De reconstrucciones de un determinado acontecimiento o periodo histórico-político que implica a personas más o menos anónimas está plagada la Historia del cine. Desde siempre, las películas de esta índole han puesto en juego ficciones personales concurrentes que iban construyendo el relato perseguido. En el caso del último film del director serbio Vladimir Perišić (Ordinary People, 2009), la recreación de la tumultuosa situación política de su país en el año 1996, cuando inesperadamente el Partido Socialista de Slobodan Milošević perdió los comicios y las revueltas estudiantiles tomaron las calles, se vehiculiza desde una microhistoria —es cierto que muy significativa en este escenario—, la de la relación de su protagonista adolescente Stefan (Jovan Ginic, que obtuvo el reconocimiento al mejor actor emergente en la Semana de la Crítica del pasado Festival de Cannes) con su madre.

Marklena, un nombre poco corriente que le puso su padre, partisano durante la Segunda Guerra Mundial, en honor a Marx y Lenin, interpretada por la solvente Jasna Đuričić, es la portavoz y cómplice del gobierno corrupto que pretende invalidar los resultados electorales adversos. Y su hijo se enfrenta a un dilema moral inasumible cuando sus amigos del instituto se impliquen en el movimiento de contestación contra las medidas fraudulentas y represivas del gobierno —el propio director ha confirmado que hay inevitables tintes autobiográficos en su relato—.
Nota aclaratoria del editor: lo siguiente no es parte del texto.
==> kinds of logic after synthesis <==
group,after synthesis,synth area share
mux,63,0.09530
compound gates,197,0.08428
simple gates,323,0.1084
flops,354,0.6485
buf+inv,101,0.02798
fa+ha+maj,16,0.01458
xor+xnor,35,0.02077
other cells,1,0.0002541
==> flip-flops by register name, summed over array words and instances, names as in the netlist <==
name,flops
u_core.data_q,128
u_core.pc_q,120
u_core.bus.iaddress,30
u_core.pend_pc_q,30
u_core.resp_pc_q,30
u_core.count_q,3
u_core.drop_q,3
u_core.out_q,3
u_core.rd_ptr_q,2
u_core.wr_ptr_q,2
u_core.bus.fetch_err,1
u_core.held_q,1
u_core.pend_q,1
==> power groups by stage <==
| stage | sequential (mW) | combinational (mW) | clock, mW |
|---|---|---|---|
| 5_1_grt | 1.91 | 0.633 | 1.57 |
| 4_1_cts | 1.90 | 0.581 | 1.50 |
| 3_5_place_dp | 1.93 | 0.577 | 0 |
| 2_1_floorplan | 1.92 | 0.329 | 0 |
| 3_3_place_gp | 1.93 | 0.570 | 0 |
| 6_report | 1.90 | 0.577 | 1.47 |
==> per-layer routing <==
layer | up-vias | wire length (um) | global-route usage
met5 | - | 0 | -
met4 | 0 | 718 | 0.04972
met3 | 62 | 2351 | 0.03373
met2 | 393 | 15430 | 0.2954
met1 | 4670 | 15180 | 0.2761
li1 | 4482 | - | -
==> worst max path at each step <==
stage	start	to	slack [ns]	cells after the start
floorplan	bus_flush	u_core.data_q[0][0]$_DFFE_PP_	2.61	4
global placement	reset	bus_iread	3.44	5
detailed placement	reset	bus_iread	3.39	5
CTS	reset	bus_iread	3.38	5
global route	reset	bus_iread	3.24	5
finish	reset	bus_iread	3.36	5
**config.mk**
```make
export PLATFORM = sky130hd
export DESIGN_NAME = button_sense
export DESIGN_NICKNAME = d
export VERILOG_FILES = /design/src/rtl/button_sense.sv
export SDC_FILE = /design/constraint.sdc
export NUM_CORES = 1
export LEC_CHECK = 0
export CAP_MARGIN = 20
export CORE_MARGIN = 5
export CORE_UTILIZATION = 40
export CTS_CLUSTER_SIZE = 40
export DETAILED_ROUTE_END_ITERATION = 8
export GPL_ROUTABILITY_DRIVEN = 1
export GPL_TIMING_DRIVEN = 0
export MAX_ROUTING_LAYER = met4
export SYNTH_ARGS = -nofsm -noshare
export SYNTH_HDL_FRONTEND = slang
export SYNTH_SLANG_ARGS = --single-unit
export TNS_END_PERCENT = 5
```
**constraint.sdc**
```tcl
create_clock -name clock -period 4.3 [get_ports clock]
set_clock_uncertainty 0.1 [all_clocks]
set_input_delay 1.29 -clock clock [delete_from_list [all_inputs] [get_ports clock]]
set_output_delay 1.29 -clock clock [all_outputs]
set_load 0.01 [all_outputs]
```
**src/rtl/button_sense.sv**
```systemverilog
// rtl/button_sense.sv - debounced push-button conditioner with short/long press classification
module button_sense #(
  parameter int SYNC_STAGES = 2,
  parameter int DB_W        = 8,
  parameter int HOLD_W      = 16
) (
  input  logic              clock,
  input  logic              rst_n,
  input  logic              button_n,
  input  logic              tick,
  input  logic [DB_W-1:0]   debounce,
  input  logic [HOLD_W-1:0] long_hold,
  output logic              pressed,
  output logic              press_pulse,
  output logic              release_pulse,
  output logic              short_press,
  output logic              long_press
);

  typedef enum logic [2:0] {
    S_IDLE,
    S_DB_PRESS,
    S_PRESSED,
    S_LONG,
    S_DB_RELEASE
  } state_t;

  state_t              state, state_nx;
  logic [SYNC_STAGES-1:0] sync_q;
  logic                btn;
  logic [DB_W-1:0]     cnt, cnt_nx;
  logic [HOLD_W-1:0]   hold, hold_nx;
  logic                was_long, was_long_nx;
  logic                pressed_nx, press_nx, release_nx, short_nx, long_nx;

  // Synchronizer idles at 1 so reset reads as "released".
  always_ff @(posedge clock or negedge rst_n) begin
    if (!rst_n) begin
      sync_q <= '1;
    end else begin
      sync_q <= {sync_q[SYNC_STAGES-2:0], button_n};
    end
  end

  assign btn = ~sync_q[SYNC_STAGES-1];

  always_ff @(posedge clock or negedge rst_n) begin
    if (!rst_n) begin
      state         <= S_IDLE;
      cnt           <= '0;
      hold          <= '0;
      was_long      <= 1'b0;
      pressed       <= 1'b0;
      press_pulse   <= 1'b0;
      release_pulse <= 1'b0;
      short_press   <= 1'b0;
      long_press    <= 1'b0;
    end else begin
      state         <= state_nx;
      cnt           <= cnt_nx;
      hold          <= hold_nx;
      was_long      <= was_long_nx;
      pressed       <= pressed_nx;
      press_pulse   <= press_nx;
      release_pulse <= release_nx;
      short_press   <= short_nx;
      long_press    <= long_nx;
    end
  end

  always_comb begin
    state_nx    = state;
    cnt_nx      = cnt;
    hold_nx     = hold;
    was_long_nx = was_long;
    pressed_nx  = pressed;
    press_nx    = 1'b0;
    release_nx  = 1'b0;
    short_nx    = 1'b0;
    long_nx     = 1'b0;

    case (state)
      S_IDLE: begin
        pressed_nx = 1'b0;
        if (btn) begin
          state_nx = S_DB_PRESS;
          cnt_nx   = '0;
        end
      end

      S_DB_PRESS: begin
        if (!btn) begin
          state_nx = S_IDLE;
        end else if (cnt >= debounce) begin
          state_nx   = S_PRESSED;
          press_nx   = 1'b1;
          pressed_nx = 1'b1;
          hold_nx    = '0;
        end else if (tick) begin
          cnt_nx = cnt + 1'b1;
        end
      end

      S_PRESSED: begin
        // Hold keeps counting even on the cycle a release is seen.
        if (tick && (hold != '1)) begin
          hold_nx = hold + 1'b1;
        end
        if (!btn) begin
          state_nx    = S_DB_RELEASE;
          cnt_nx      = '0;
          was_long_nx = 1'b0;
        end else if ((long_hold != '0) && (hold >= long_hold)) begin
          state_nx = S_LONG;
          long_nx  = 1'b1;
        end
      end

      S_LONG: begin
        if (!btn) begin
          state_nx    = S_DB_RELEASE;
          cnt_nx      = '0;
          was_long_nx = 1'b1;
        end
      end

      S_DB_RELEASE: begin
        if (btn) begin
          state_nx = was_long ? S_LONG : S_PRESSED;
        end else if (cnt >= debounce) begin
          state_nx   = S_IDLE;
          pressed_nx = 1'b0;
          release_nx = 1'b1;
          short_nx   = ~was_long;
        end else if (tick) begin
          cnt_nx = cnt + 1'b1;
        end
      end

      default: begin
        state_nx = S_IDLE;
      end
    endcase
  end

endmodule

```
--- src/rtl/status_tx_if.sv ---
// Status packet request/serial-output bundle between the telemetry
// top level (master) and the status packet transmitter (slave).
interface status_tx_if;
    logic        send;
    logic        pwr_up;
    logic        rider_off;
    logic        batt_low;
    logic [11:0] weight;
    logic        TX;
    logic        busy;
    logic        done;

    modport master (
        output send, pwr_up, rider_off, batt_low, weight,
        input  TX, busy, done
    );

    modport slave (
        input  send, pwr_up, rider_off, batt_low, weight,
        output TX, busy, done
    );
endinterface

--- src/rtl/status_tx.sv ---
// Status packet UART transmitter: sequences A5/status/wt_hi/wt_lo/chk
// and serializes each byte as 8N1 at CLK_FREQ_HZ/BAUD_RATE clocks per bit.
module status_tx #(
    parameter int CLK_FREQ_HZ = 50_000_000,
    parameter int BAUD_RATE   = 9600
) (
    input  logic  clk,
    input  logic  rst,
    status_tx_if.slave bus
);

    localparam int BAUD_DIV = CLK_FREQ_HZ / BAUD_RATE;
    localparam int CW       = (BAUD_DIV > 2) ? $clog2(BAUD_DIV) : 1;
    localparam logic [CW-1:0] BAUD_LAST = CW'(BAUD_DIV - 1);

    typedef enum logic [1:0] {
        S_IDLE,
        S_START,
        S_DATA,
        S_STOP
    } state_t;

    state_t        r_state;
    logic          r_tx;
    logic          r_busy;
    logic          r_done;
    logic [2:0]    r_idx;
    logic [CW-1:0] r_baud;
    logic [2:0]    r_bit;
    logic [7:0]    r_shift;
    logic [7:0]    r_status;
    logic [7:0]    r_wt_hi;
    logic [7:0]    r_wt_lo;

    logic          w_tick;
    logic [7:0]    w_chk;
    logic [7:0]    w_next_byte;

    assign w_tick = (r_baud == BAUD_LAST);
    assign w_chk  = ~(r_status + r_wt_hi + r_wt_lo);

    // Byte that follows the one currently being sent (header comes from accept).
    always_comb begin
        w_next_byte = 8'hA5;
        case (r_idx)
            3'd0:    w_next_byte = r_status;
            3'd1:    w_next_byte = r_wt_hi;
            3'd2:    w_next_byte = r_wt_lo;
            3'd3:    w_next_byte = w_chk;
            default: w_next_byte = 8'hA5;
        endcase
    end

    // Packet sequencer and bit serializer with registered TX/busy/done.
    always_ff @(posedge clk) begin
        if (rst) begin
            r_state  <= S_IDLE;
            r_tx     <= 1'b1;
            r_busy   <= 1'b0;
            r_done   <= 1'b0;
            r_idx    <= 3'd0;
            r_baud   <= '0;
            r_bit    <= 3'd0;
            r_shift  <= 8'hFF;
            r_status <= 8'h00;
            r_wt_hi  <= 8'h00;
            r_wt_lo  <= 8'h00;
        end else begin
            r_done <= 1'b0;
            if (r_state != S_IDLE) begin
                r_baud <= w_tick ? '0 : r_baud + CW'(1);
            end
            unique case (r_state)
                S_IDLE: begin
                    r_tx   <= 1'b1;
                    r_baud <= '0;
                    r_idx  <= 3'd0;
                    r_bit  <= 3'd0;
                    if (bus.send) begin
                        r_busy   <= 1'b1;
                        r_status <= {5'b0, bus.batt_low,
                                     bus.rider_off, bus.pwr_up};
                        r_wt_hi  <= {4'b0, bus.weight[11:8]};
                        r_wt_lo  <= bus.weight[7:0];
                        r_shift  <= 8'hA5;
                        r_tx     <= 1'b0;
                        r_state  <= S_START;
                    end
                end
                S_START: begin
                    if (w_tick) begin
                        r_tx    <= r_shift[0];
                        r_bit   <= 3'd0;
                        r_state <= S_DATA;
                    end
                end
                S_DATA: begin
                    if (w_tick) begin
                        if (r_bit == 3'd7) begin
                            r_tx    <= 1'b1;
                            r_state <= S_STOP;
                        end else begin
                            r_tx    <= r_shift[1];
                            r_shift <= {1'b0, r_shift[7:1]};
                            r_bit   <= r_bit + 3'd1;
                        end
                    end
                end
                S_STOP: begin
                    if (w_tick) begin
                        if (r_idx < 3'd4) begin
                            r_idx   <= r_idx + 3'd1;
                            r_shift <= w_next_byte;
                            r_tx    <= 1'b0;
                            r_state <= S_START;
                        end else begin
                            r_busy  <= 1'b0;
                            r_done  <= 1'b1;
                            r_state <= S_IDLE;
                        end
                    end
                end
                default: r_state <= S_IDLE;
            endcase
        end
    end

    assign bus.TX   = r_tx;
    assign bus.busy = r_busy;
    assign bus.done = r_done;

endmodule

--- src/flat_wrapper.sv ---
// flat-port wrapper written by rule: the top's interface ports become plain ports
module status_tx_flat 
#(
    parameter int CLK_FREQ_HZ = 50_000_000,
    parameter int BAUD_RATE   = 9600
)
  (clk, rst, bus_send, bus_pwr_up, bus_rider_off, bus_batt_low, bus_weight, bus_TX, bus_busy, bus_done);
  status_tx_if bus_i ();
  input  logic clk;
  input  logic rst;
  input wire logic [$bits(bus_i.send)-1:0] bus_send;
  input wire logic [$bits(bus_i.pwr_up)-1:0] bus_pwr_up;
  input wire logic [$bits(bus_i.rider_off)-1:0] bus_rider_off;
  input wire logic [$bits(bus_i.batt_low)-1:0] bus_batt_low;
  input wire logic [$bits(bus_i.weight)-1:0] bus_weight;
  output wire logic [$bits(bus_i.TX)-1:0] bus_TX;
  output wire logic [$bits(bus_i.busy)-1:0] bus_busy;
  output wire logic [$bits(bus_i.done)-1:0] bus_done;
  assign bus_i.send = bus_send;
  assign bus_i.pwr_up = bus_pwr_up;
  assign bus_i.rider_off = bus_rider_off;
  assign bus_i.batt_low = bus_batt_low;
  assign bus_i.weight = bus_weight;
  assign bus_TX = bus_i.TX;
  assign bus_busy = bus_i.busy;
  assign bus_done = bus_i.done;
  status_tx #(.CLK_FREQ_HZ(CLK_FREQ_HZ), .BAUD_RATE(BAUD_RATE)) u_core (.clk(clk), .rst(rst), .bus(bus_i));
endmodule
--- config.mk ---
export PLATFORM = sky130hd
export DESIGN_NAME = status_tx_flat
export DESIGN_NICKNAME = d
export VERILOG_FILES = /design/src/rtl/status_tx_if.sv /design/src/rtl/status_tx.sv /design/src/flat_wrapper.sv
export SDC_FILE = /design/constraint.sdc
export NUM_CORES = 1
export LEC_CHECK = 0
export ABC_AREA = 0
export BUFFER_PORTS_ARGS = -buffer_cell sky130_fd_sc_hd__clkbuf_2
export CELL_PAD_IN_SITES_DETAIL_PLACEMENT = 1
export CELL_PAD_IN_SITES_GLOBAL_PLACEMENT = 1
export CORE_ASPECT_RATIO = 0.7
export CORE_MARGIN = 3
export CORE_UTILIZATION = 41
export DETAILED_ROUTE_END_ITERATION = 16
export MAX_ROUTING_LAYER = met4
export PLACE_DENSITY = 0.79
export SYNTH_ARGS = -nofsm -noshare
export SYNTH_HDL_FRONTEND = slang
export SYNTH_SLANG_ARGS = --single-unit
--- constraint.sdc ---
create_clock -name clk -period 2.3 [get_ports clk]
set_clock_uncertainty 0.1 [all_clocks]
set_input_delay 0.46 -clock clk [delete_from_list [all_inputs] [get_ports clk]]
set_output_delay 0.46 -clock clk [all_outputs]
set_load 0.005 [all_outputs]
==> flow_metrics.tcl, run 1 <==
set metrics [dict create \
    min_path_cells 3 \
    synth_cell_types 50 \
    synth_fa_ha_area_share_pct 11.5 \
    tightest_slew_ps 578 \
    worstHoldPathType "input port to flip-flop" \
    yosysMostFrequentCell "nand2_1" \
    postPlaceCellArea_um2 3030 \
    grt_pass1_wl_mm 12.7 \
    dieArea_um2 7750 \
    grt_pass1_vias 2493 \
    power_density_nw_per_um2 921 \
    worst-endpoint-arrival_ps 2540 \
    track_usage_pct 21.2 \
    core_um2 6370 \
    antenna_left 0 \
    crit_type "flip-flop to flip-flop" \
    rsz0062_at_grt "yes" \
    cts_root_buffer "clkbuf_8" \
    synth_area_leaders "dfxtp_1 34%, ha_1 10%, nand2_1 6.7%" \
    synth_area_leader_cell "dfxtp_1" \
    ys.flop_type "dfxtp_1" \
    final-hold-violation-count 0 \
    overflow 0 \
    max-cap-violations 0 \
    syn_area_um2 2750 \
    synthArstFlopShare_pct 0 \
    relSlewSlack_pct 61.4 \
    syn2layout_area_growth_pct 19.5 \
    initial_core_util_pct 43.2 \
    cp.required_ps 2460 \
    p_total_uw 3030 \
    syn_avg_cell_area_um2 8.39 \
    setup_ws_ps -80.0 \
    routed_wl_mm 7.69 \
    wire_per_inst_um 17.1 \
    max_freq_ghz 0.420 \
    violations "setup timing" \
    synth-xor-area-share_pct 4.14 \
    layout-drive-gt1-share_pct 22.5 \
    gp_congestion 0.886 \
    min_period_ps 2380 \
    cts.sinks 47 \
    ioPinCount 21 \
    numPortBuffers 20 \
    drc 0 \
    synth_edf_count 0 \
    ys.warnings.count 0 \
    netlist_top_cells_count "49 x nand2_1, 47 x dfxtp_1, 37 x nor2_1, 36 x a21oi_1, 22 x ha_1" \
    die_h_um 74.6 \
    grt_max_degree 22 \
    nNetsFinal 401 \
    peakVddDrop_mv 0.439 \
    synthSimpleGateAreaFrac_pct 22.2 \
    clkTransAtPathRegs_ps 100 \
    period_share_pct 103 \
    dr.pass1.iters 4 \
    final_area_um2 3290 \
    synth_top_family_by_area "simple AND/OR/NAND/NOR gates" \
    antenna_found_initial 0 \
    endpoint_kind "flip-flop" \
    status "complete, but fails checks" \
    synth-seq-cells 47 \
    rows 24 \
    synth.area.mux_share_pct 2.91 \
    path_max_fanout 2 \
    insertion_delay_ps 320 \
    final_max_slew_viol_count 0 \
    reg2regPathDepth 8 \
    critPathLaunchType "flip-flop" \
    syn_nets 370 \
    vias 2474 \
    synth_top_area_share_pct 34.2 \
    htree_num_levels 2 \
    fillers 791 \
    synth_compound_area_share_pct 20.9 \
    vias_per_cell 5.49 \
    antenna_cells 0 \
    dpl.hpwl_mm 5.62 \
    postCtsHoldBufs 0 \
    netlist_instances 328 \
    setup_viol_count_final 6 \
    cts_tree "done" \
    die_w_um 104 \
    power_leakage_uw 0.00130 \
    initialDrtViolationCount 161 \
    cts_buffers 5 \
    ys_seq_area_share_pct 34.2 \
    cts.path.max_buffers 2 \
]
## state kept, by name (all words and copies together) (netlist names)
signal           flops
u_core.bus.TX        1
u_core.bus.busy      1
u_core.bus.done      1
u_core.r_baud       13
u_core.r_bit         3
u_core.r_idx         3
u_core.r_shift       8
u_core.r_state       2
u_core.r_status      3
u_core.r_wt_hi       4
u_core.r_wt_lo       8
## where the power goes
part / leakage, uW / switching (uW) / internal [uW] / total [uW]
sequential: 0.000386 / 147 / 957 / 1100
combinational: 0.000859 / 728 / 545 / 1270
clock: 0.0000587 / 324 / 330 / 654
total: 0.00130 / 1200 / 1830 / 3030
## critical path: stages, from the launching register on
cell	delay (ps)
dfxtp_4	380
buf_12	120
fa_2	550
ha_1	250
a21o_1	170
a211oi_1	280
o21ai_2	110
a211oi_2	230
a211o_1	130
## layout make-up
class	instances	area, um^2	share of cell area (%)
inverters	10	37.5	1.14
flip-flops and latches	47	951	28.9
clock inverters	3	47.5	1.45
multi-input cells	255	1800	54.7
well taps	91	114	3.46
repair buffers	40	270	8.22
clock buffers	5	68.8	2.09
## layer usage
layer | wire (um) | global-route usage [%] | vias to the layer above
met5 | 0 | - | -
met4 | 87 | 5.16 | 0
met3 | 293 | 3.38 | 9
met2 | 3340 | 32.3 | 52
met1 | 3970 | 29.6 | 1199
li1 | - | - | 1214
## final timing paths
check | startpoint | to | slack, ps
hold reg to reg | u_core.r_baud[0]$_SDFFE_PP0N_ | u_core.r_baud[0]$_SDFFE_PP0N_ | 370
setup / recovery | u_core.r_wt_hi[1]$_SDFFE_PP0P_ | u_core.r_shift[3]$_SDFFE_PP1P_ | -80
hold / removal | bus_weight[1] | u_core.r_wt_lo[1]$_SDFFE_PP0P_ | 260
setup reg to reg | u_core.r_wt_hi[1]$_SDFFE_PP0P_ | u_core.r_shift[3]$_SDFFE_PP1P_ | -80
## kinds of logic (layout without fill, tap and decap cells)
group,after synthesis,in the layout
simple gates,123,123
compound gates,87,87
flops,47,47
buf+inv,26,58
fa+ha+maj,24,24
xor+xnor,13,13
mux,8,8
## what timing repair did
action | in CTS | in global routing
resized for setup | 17 | 11
setup buffers | 2 | 1
endpoints found under the setup margin | 7 | 7
pin swaps | 13 | 16
## cells in the final DEF (no fill, tap or decap), types with 4 or more instances in the layout
cell type / n
a21oi_1: 34
xor2_1: 5
o21ai_1: 6
and3_1: 5
nor2_1: 36
a211oi_2: 4
xnor2_1: 6
nand3_1: 6
nor3_1: 4
mux2i_1: 8
buf_4: 17
o21ai_0: 10
clkbuf_8: 5
ha_1: 18
inv_1: 10
dfxtp_1: 43
clkbuf_2: 20
nand2_1: 49
## metrics by stage
step	setup TNS, ps	hold slack (ps)	utilization [%]	setup slack, ps	cells
4_1_cts	-648	259	50.7	-144	450
5_1_grt	-999	264	51.7	-199	451
6_report	-311	259	51.7	-80.0	451
3_3_place_gp	-500	327	47.7	-127	440
3_5_place_dp	-990	343	47.7	-206	440
2_1_floorplan	-14.1	318	-	-14.1	328
No activity file was read; power rests on OpenSTA's default activity.
==> inputs of run 2 (changes only) <==
==> constraint.sdc (replaced) <==
create_clock -name clk -period 2.3 [get_ports clk]
set_clock_uncertainty 0.1 [all_clocks]
set_input_delay 0.23 -clock clk [delete_from_list [all_inputs] [get_ports clk]]
set_output_delay 0.23 -clock clk [all_outputs]
set_load 0.005 [all_outputs]
==> flow_metrics.tcl, run 2 (synthesized netlist as in run 1, its figures left out) <==
set metrics [dict create \
    grt_pass1_vias 2641 \
    clkTransAtPathRegs_ps 100 \
    setup_viol_count_final 7 \
    final_max_slew_viol_count 0 \
    stdcell_count 454 \
    tns_ps -926 \
    placed_cells 439 \
    cts.sinks 47 \
    antenna_found_initial 0 \
    endpoint_kind "flip-flop" \
    crit_family "adder cells" \
    critPathSlowestCell "fa_2" \
    min_period_ps 2510 \
    antenna_left 0 \
    peakVddDrop_mv 0.450 \
    reg_top3 "u_core.r_baud: 13 flops, u_core.r_shift: 8 flops, u_core.r_wt_lo: 8 flops" \
    die_h_um 74.6 \
    multi_input_area_um2 1870 \
    fillers 787 \
    dpl.hpwl_mm 5.72 \
    setup_ws_ps -210 \
    grt_max_degree 22 \
    rsz0062_at_grt "yes" \
    cts_tree "done" \
    die_w_um 104 \
    status "complete, but fails checks" \
    cp.required_ps 2400 \
    worstHoldPathType "input port to flip-flop" \
    worst-endpoint-arrival_ps 2610 \
    cts_buffers 5 \
    relSlewSlack_pct 62.1 \
    overflow 0 \
    syn2layout_area_growth_pct 22.3 \
    period_share_pct 109 \
    register_area_um2 950 \
    final-hold-violation-count 0 \
    worstPathCellList "ha_4 > fa_2 > a21oi_2 > nor2b_1 > ha_1 > o211a_1 > nand3_1 > mux2i_1 > o32ai_1 > o21ai_1" \
    tightest_slew_ps 566 \
    power_density_nw_per_um2 938 \
    slowest_delay_ps 390 \
    postCtsHoldBufs 0 \
    path_max_fanout 3 \
    core_um2 6370 \
    max_freq_ghz 0.398 \
    vias_per_cell 5.61 \
    largest_reg_flops 13 \
    gp_congestion 0.873 \
    cts.path.max_buffers 2 \
    nNetsFinal 404 \
    rows 24 \
    wire_per_inst_um 18.7 \
    critPathLaunchType "flip-flop" \
    htree_num_levels 2 \
    numPortBuffers 20 \
    violations "setup timing" \
    critical_path_buf_inv_count 0 \
    grt_pass1_wl_mm 13.5 \
    routed_wl_mm 8.51 \
    antenna_cells 0 \
    layout_commonest_cell "nand2_1" \
    drc 0 \
    top_register "u_core.r_baud" \
    dieArea_um2 7750 \
    crit_type "flip-flop to flip-flop" \
    layout-drive-gt1-share_pct 25.3 \
    power_leakage_uw 0.00132 \
    initial_core_util_pct 43.2 \
    dr.pass1.iters 4 \
    cts_root_buffer "clkbuf_8" \
    postPlaceCellArea_um2 3030 \
    vias 2548 \
    whs_ps 27.4 \
    max-cap-violations 0 \
    track_usage_pct 22.7 \
    insertion_delay_ps 310 \
    final_cell_mix "49 x nand2_1, 42 x dfxtp_1, 35 x nor2_1" \
    ioPinCount 21 \
    initialDrtViolationCount 211 \
    final_area_um2 3370 \
]
## run 2: path summary, 6_finish.rpt
| check | start | end | slack, ps | depth (start not counted) |
|---|---|---|---|---|
| min | bus_weight[1] | u_core.r_wt_lo[1]$_SDFFE_PP0P_ | 30 | 3 |
| max | u_core.r_wt_hi[0]$_SDFFE_PP0P_ | u_core.r_shift[7]$_SDFFE_PP1P_ | -210 | 10 |
| min reg2reg | u_core.r_baud[0]$_SDFFE_PP0N_ | u_core.r_baud[0]$_SDFFE_PP0N_ | 360 | 1 |
| max reg2reg | u_core.r_wt_hi[0]$_SDFFE_PP0P_ | u_core.r_shift[7]$_SDFFE_PP1P_ | -210 | 10 |
## run 2: metal layers
layer,vias to the layer above,GRT usage (%),routed length (um)
met4,0,6.34,165
met3,17,3.99,365
met1,1252,29.8,4050
met2,59,36.4,3920
met5,-,-,0
li1,1220,-,-
## run 2: tightest hold or removal path, stage by stage
cell and delay [ps]:
clkbuf_2 80, nand2_1 40, a21oi_1 50
## run 2: per-stage QoR
step / setup slack, ps / power [uW] / util (%)
2_1_floorplan: -14.1 / 1930 / -
3_3_place_gp: -127 / 2210 / 47.5
3_5_place_dp: -165 / 2260 / 47.5
4_1_cts: -150 / 3010 / 51.1
5_1_grt: -364 / 3350 / 52.9
6_report: -210 / 3160 / 52.9
## run 2: final cells by class
class	instances	area share, %
sequential	47	28.2
timing repair buffer	43	8.33
multi-input combinational	255	55.5
clock inverter	3	1.41
clock buffer	5	2.04
tap	91	3.38
inverter	10	1.12
## run 2: timing repair
action / 4_1_cts / 5_1_grt
buffers inserted: 6 / 1
pin swaps: 17 / 25
gates resized for setup: 19 / 23
setup endpoints to repair: 7 / 10
## run 2: power by group
group	total (uW)	switching [uW]	internal (uW)
logic	1380	788	596
registers	1120	159	958
clock network	657	327	330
El impacto de estas circunstancias resulta muy difícil de comprender y asimilar. Inicialmente, Stefan solo es capaz de reaccionar con la negación de la realidad, lo único que puede hacer es creer a la persona más cercana desde siempre. Aunque la duda esté siempre presente. Porque la concienciada líder del gobierno nunca dejará de mentir, jamás abandonará ese rol que, cuando quede desenmascarado, resultará insoportable para el chaval. Y el director nos muestra su progresivo proceso de abatimiento, de marginación en el centro escolar, en la calle con los que eran sus compañeros de risas, o en la piscina donde juega a waterpolo, y ya nadie le pasa la pelota.

El director explora, también desde las publicitadas ruedas de prensa hasta la intimidad maternofilial más emotiva, el papel de la mentira en la política —y en la vida—, la potencia de la manipulación discursiva mantenida a capa y espada contra todas las evidencias. Se vuelca en analizar la manera en que la política se abre camino en las relaciones personales que más sinceras se presuponen a priori. Afirma que una de sus motivaciones en el film es poner el foco en la persuasión, la seducción, e incluso la ternura —las conversaciones, los abrazos, las muestras de cariño entre Stefan y su progenitora están muy presentes en nuestra percepción como espectadores—, y en el papel que estas estrategias de comunicación implican en las luchas de poder. Probablemente, es en esta vertiente donde la película consigue sus mejores logros, donde logra una percepción ‹in crescendo› del desasosiego, de la indignación, que culmina abruptamente en la desolación y la desesperanza. En lo personal, quisiera destacar el uso que hace el cineasta de la música —hasta la fecha ausente de sus anteriores propuestas— en su intento de filmarla sin que distorsione la percepción visual, para darle un significado antropológico, que transmite la esencia política y la cultura generacional de sus personajes en conflicto.